== EXERCISE AIM ==
Only the number is wanted: how many lines of these entries contain the word "getITerms"?

═════ EXERCISE MATERIAL ═════

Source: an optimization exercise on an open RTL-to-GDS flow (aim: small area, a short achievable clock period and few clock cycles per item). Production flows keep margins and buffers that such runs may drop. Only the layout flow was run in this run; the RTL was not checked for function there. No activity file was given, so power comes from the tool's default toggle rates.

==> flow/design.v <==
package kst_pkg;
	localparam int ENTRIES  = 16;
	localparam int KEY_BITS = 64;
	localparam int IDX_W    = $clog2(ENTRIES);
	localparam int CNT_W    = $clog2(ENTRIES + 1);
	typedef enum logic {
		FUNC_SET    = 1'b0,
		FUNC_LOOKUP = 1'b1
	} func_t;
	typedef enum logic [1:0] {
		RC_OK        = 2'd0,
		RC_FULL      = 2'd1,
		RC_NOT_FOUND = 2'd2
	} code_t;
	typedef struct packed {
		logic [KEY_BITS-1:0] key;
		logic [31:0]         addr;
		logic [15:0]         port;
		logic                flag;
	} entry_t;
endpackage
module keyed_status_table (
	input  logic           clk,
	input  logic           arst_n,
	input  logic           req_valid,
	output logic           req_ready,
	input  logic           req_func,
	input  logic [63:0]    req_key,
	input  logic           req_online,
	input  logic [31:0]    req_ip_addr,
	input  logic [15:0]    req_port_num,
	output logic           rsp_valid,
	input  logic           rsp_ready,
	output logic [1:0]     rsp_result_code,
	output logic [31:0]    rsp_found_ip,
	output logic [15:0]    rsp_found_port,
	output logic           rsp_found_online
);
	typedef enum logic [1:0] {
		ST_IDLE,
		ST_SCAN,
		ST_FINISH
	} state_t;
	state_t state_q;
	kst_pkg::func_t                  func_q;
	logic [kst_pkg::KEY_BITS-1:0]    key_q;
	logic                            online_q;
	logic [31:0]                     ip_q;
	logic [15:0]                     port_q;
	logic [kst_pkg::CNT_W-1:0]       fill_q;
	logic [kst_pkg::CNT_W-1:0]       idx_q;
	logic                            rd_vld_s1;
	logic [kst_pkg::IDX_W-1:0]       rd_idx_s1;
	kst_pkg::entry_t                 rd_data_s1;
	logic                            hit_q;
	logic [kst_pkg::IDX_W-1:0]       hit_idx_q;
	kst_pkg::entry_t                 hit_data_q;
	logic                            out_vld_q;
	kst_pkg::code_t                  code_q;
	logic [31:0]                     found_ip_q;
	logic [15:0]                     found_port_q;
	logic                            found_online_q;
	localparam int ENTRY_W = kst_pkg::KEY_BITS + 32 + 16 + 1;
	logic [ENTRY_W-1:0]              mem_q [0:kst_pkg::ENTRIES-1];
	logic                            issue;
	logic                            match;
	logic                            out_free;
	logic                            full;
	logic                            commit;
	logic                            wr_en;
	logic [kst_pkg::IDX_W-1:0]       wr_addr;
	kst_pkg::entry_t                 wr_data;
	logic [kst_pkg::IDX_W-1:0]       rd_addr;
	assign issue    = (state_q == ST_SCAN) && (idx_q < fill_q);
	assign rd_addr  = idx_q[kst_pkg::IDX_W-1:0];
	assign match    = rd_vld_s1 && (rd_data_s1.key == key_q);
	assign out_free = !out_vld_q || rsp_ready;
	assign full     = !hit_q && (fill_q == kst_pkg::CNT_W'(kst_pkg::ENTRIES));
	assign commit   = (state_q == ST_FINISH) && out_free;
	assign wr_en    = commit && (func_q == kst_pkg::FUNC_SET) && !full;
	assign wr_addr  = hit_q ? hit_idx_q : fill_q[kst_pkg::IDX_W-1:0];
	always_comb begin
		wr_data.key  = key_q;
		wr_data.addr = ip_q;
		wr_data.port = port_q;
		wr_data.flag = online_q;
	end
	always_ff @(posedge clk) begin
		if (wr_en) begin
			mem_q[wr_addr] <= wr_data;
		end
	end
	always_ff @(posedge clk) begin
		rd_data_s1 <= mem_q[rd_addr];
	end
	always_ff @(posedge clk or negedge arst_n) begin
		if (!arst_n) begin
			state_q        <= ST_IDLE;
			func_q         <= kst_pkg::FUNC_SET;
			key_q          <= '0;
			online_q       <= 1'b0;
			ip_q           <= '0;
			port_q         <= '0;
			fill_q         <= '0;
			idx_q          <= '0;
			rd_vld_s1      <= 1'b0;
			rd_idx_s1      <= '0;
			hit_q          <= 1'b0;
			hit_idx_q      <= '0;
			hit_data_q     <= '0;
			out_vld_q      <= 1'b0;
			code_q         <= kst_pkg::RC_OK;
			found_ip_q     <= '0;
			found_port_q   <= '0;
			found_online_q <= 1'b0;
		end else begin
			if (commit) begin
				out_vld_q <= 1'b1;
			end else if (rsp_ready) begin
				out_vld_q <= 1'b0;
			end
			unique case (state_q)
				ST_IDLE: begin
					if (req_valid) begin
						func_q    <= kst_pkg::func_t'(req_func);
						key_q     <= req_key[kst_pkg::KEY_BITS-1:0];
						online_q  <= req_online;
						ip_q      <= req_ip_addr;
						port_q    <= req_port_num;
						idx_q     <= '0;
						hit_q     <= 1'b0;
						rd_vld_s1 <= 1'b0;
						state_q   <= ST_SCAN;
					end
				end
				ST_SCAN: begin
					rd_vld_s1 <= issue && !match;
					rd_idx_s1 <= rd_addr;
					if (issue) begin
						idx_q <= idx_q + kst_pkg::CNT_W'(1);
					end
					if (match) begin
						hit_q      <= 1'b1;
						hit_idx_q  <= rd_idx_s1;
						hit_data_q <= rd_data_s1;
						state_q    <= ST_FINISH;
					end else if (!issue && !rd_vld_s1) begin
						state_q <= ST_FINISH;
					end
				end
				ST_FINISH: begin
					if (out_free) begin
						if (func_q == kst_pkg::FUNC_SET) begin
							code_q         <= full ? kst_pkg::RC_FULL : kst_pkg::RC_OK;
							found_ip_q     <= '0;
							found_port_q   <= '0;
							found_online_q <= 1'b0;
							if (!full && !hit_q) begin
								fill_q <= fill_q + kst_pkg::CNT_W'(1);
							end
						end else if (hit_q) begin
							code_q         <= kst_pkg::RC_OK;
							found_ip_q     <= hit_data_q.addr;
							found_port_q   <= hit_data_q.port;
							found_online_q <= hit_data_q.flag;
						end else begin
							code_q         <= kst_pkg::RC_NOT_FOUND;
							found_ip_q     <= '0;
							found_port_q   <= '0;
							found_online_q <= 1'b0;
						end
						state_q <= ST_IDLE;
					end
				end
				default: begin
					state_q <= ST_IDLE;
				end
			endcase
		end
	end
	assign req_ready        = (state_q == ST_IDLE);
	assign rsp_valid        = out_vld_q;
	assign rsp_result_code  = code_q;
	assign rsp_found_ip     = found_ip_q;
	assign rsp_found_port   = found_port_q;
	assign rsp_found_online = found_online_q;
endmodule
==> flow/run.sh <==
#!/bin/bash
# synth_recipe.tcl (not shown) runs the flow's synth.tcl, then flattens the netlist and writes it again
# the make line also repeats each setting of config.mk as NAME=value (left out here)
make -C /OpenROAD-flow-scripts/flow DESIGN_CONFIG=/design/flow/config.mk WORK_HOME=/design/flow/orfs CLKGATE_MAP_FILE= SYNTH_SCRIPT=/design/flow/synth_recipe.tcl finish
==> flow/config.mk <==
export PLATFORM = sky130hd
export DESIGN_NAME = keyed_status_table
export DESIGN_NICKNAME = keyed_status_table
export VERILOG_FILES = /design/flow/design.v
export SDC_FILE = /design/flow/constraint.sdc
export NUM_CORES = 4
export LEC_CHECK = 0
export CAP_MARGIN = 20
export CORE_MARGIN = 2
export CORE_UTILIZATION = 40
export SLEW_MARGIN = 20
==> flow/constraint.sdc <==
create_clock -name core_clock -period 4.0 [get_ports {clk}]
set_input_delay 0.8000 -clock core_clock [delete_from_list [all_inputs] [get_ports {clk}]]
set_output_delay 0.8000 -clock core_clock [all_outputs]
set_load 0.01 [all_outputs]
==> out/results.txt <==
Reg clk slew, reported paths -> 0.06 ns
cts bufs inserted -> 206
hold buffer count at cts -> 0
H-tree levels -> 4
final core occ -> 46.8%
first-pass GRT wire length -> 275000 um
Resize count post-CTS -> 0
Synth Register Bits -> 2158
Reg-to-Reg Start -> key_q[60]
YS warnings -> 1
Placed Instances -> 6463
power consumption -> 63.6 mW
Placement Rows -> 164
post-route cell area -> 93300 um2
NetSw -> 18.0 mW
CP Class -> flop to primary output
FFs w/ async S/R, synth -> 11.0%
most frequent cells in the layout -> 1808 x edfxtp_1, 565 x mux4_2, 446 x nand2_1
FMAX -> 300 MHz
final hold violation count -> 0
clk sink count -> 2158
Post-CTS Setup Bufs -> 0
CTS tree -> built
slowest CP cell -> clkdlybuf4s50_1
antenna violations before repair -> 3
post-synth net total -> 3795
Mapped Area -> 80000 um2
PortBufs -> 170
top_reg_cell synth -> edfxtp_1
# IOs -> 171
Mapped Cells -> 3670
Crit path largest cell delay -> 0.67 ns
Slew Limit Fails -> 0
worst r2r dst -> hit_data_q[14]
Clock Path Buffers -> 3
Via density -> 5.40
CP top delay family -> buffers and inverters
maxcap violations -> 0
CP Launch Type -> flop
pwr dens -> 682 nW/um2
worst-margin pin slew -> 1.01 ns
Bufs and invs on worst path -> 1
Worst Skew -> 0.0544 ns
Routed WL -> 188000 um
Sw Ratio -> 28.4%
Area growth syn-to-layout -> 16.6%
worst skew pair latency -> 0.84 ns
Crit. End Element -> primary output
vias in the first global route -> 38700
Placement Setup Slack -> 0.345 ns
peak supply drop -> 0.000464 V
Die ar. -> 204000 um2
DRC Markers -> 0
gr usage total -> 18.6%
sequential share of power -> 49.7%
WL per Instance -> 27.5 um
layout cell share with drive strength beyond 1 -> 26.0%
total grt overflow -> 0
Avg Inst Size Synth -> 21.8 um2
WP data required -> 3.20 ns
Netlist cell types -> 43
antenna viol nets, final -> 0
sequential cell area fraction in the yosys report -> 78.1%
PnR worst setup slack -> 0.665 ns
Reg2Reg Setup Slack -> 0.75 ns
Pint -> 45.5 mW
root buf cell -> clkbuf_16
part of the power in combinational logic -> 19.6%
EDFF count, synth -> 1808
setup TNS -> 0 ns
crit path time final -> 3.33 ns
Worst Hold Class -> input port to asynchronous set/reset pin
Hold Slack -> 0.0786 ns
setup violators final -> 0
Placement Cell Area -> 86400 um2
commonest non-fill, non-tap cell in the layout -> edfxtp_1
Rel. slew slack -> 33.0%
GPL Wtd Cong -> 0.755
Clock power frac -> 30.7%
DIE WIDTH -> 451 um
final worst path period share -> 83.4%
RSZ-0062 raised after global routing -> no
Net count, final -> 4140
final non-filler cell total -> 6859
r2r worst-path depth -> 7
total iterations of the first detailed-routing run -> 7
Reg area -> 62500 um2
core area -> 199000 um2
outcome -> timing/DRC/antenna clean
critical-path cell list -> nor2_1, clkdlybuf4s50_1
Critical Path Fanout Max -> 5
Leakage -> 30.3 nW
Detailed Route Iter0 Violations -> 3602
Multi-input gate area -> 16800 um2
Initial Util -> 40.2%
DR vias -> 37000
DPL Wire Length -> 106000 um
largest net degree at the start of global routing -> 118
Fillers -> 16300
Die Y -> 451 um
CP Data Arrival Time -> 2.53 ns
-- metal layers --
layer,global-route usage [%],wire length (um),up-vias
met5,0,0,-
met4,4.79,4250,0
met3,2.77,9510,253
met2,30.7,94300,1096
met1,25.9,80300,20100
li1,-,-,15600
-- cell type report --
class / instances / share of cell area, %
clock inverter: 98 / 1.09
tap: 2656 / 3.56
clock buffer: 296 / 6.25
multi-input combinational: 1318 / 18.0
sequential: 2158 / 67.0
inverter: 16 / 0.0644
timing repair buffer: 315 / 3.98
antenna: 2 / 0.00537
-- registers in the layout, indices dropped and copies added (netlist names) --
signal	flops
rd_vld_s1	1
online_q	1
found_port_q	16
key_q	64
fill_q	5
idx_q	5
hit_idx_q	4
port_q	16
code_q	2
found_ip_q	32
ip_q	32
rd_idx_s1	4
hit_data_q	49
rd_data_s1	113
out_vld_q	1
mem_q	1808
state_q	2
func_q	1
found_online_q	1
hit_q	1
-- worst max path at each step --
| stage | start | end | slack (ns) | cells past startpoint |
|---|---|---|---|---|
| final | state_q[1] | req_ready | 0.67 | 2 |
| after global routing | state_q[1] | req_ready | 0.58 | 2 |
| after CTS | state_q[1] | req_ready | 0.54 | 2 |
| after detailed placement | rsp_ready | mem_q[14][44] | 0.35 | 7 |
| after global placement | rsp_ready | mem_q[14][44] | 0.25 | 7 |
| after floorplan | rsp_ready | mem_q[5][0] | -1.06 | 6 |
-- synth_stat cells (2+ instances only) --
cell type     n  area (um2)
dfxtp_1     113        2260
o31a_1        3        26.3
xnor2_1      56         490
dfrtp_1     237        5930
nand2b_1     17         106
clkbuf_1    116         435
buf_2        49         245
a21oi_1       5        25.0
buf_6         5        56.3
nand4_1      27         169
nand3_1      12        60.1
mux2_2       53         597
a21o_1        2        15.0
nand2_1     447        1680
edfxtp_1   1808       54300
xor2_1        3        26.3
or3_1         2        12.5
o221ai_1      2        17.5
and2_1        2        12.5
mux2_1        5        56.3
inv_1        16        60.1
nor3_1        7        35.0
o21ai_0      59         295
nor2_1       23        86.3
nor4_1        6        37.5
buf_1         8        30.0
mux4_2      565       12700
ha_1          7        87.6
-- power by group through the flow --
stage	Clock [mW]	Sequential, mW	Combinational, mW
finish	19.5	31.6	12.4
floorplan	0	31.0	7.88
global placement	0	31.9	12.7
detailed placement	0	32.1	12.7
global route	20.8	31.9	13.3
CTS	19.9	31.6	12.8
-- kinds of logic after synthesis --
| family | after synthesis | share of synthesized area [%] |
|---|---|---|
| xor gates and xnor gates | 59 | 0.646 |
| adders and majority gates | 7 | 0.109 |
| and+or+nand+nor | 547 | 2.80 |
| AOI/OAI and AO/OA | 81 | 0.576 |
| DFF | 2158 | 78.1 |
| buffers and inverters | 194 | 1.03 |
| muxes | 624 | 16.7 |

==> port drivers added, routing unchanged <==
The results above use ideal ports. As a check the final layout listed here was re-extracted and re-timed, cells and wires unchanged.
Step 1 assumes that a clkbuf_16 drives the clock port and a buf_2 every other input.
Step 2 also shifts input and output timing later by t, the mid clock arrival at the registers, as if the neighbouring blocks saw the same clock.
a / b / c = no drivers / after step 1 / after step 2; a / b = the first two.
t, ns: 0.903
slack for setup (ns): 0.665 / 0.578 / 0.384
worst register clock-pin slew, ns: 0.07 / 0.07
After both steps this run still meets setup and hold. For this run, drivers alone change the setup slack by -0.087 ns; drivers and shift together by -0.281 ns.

═════
═════ EXERCISE MATERIAL ═════

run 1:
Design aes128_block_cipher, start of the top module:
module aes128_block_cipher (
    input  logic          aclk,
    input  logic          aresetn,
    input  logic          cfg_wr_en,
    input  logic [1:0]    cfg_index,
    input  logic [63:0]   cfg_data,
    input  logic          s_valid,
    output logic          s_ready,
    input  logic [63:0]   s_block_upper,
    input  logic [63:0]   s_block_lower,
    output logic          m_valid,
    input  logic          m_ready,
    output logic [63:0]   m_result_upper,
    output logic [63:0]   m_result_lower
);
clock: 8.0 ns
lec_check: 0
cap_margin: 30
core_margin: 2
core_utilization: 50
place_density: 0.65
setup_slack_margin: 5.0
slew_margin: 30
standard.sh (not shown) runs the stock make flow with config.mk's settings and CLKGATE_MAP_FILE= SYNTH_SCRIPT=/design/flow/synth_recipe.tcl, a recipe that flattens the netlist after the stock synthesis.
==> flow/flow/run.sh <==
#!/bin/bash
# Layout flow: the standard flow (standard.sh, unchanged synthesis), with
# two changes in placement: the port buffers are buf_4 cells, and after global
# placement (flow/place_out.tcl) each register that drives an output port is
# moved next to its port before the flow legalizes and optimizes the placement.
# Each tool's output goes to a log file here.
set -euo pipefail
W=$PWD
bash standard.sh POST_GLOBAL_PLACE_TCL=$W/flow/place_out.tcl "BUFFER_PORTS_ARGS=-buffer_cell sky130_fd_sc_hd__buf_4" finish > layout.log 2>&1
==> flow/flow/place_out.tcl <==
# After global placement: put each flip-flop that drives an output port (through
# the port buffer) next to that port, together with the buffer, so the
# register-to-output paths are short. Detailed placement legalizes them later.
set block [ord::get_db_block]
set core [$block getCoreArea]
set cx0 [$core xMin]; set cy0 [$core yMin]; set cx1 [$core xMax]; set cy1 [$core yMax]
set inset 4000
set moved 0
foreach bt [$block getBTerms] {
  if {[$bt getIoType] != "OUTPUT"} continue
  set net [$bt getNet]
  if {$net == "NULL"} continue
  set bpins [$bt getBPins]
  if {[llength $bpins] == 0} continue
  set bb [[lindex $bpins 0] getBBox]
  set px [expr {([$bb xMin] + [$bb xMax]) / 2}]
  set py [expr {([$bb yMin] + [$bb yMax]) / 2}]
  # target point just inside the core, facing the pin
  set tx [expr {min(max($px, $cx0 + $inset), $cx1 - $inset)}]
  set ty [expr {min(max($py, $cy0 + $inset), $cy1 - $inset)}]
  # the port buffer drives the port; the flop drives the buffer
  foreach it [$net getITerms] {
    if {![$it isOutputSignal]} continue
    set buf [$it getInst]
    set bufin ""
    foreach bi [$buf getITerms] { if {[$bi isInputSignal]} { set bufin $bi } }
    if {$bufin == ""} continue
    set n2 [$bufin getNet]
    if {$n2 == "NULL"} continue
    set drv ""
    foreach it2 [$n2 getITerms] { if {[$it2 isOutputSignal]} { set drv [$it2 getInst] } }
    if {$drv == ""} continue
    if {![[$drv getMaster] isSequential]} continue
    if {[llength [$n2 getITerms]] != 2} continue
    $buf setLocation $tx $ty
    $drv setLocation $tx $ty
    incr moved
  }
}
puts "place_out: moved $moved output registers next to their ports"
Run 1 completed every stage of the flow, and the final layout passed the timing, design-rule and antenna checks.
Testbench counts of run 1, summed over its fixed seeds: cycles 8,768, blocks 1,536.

═════

== RESULT OF THE TASK ==
4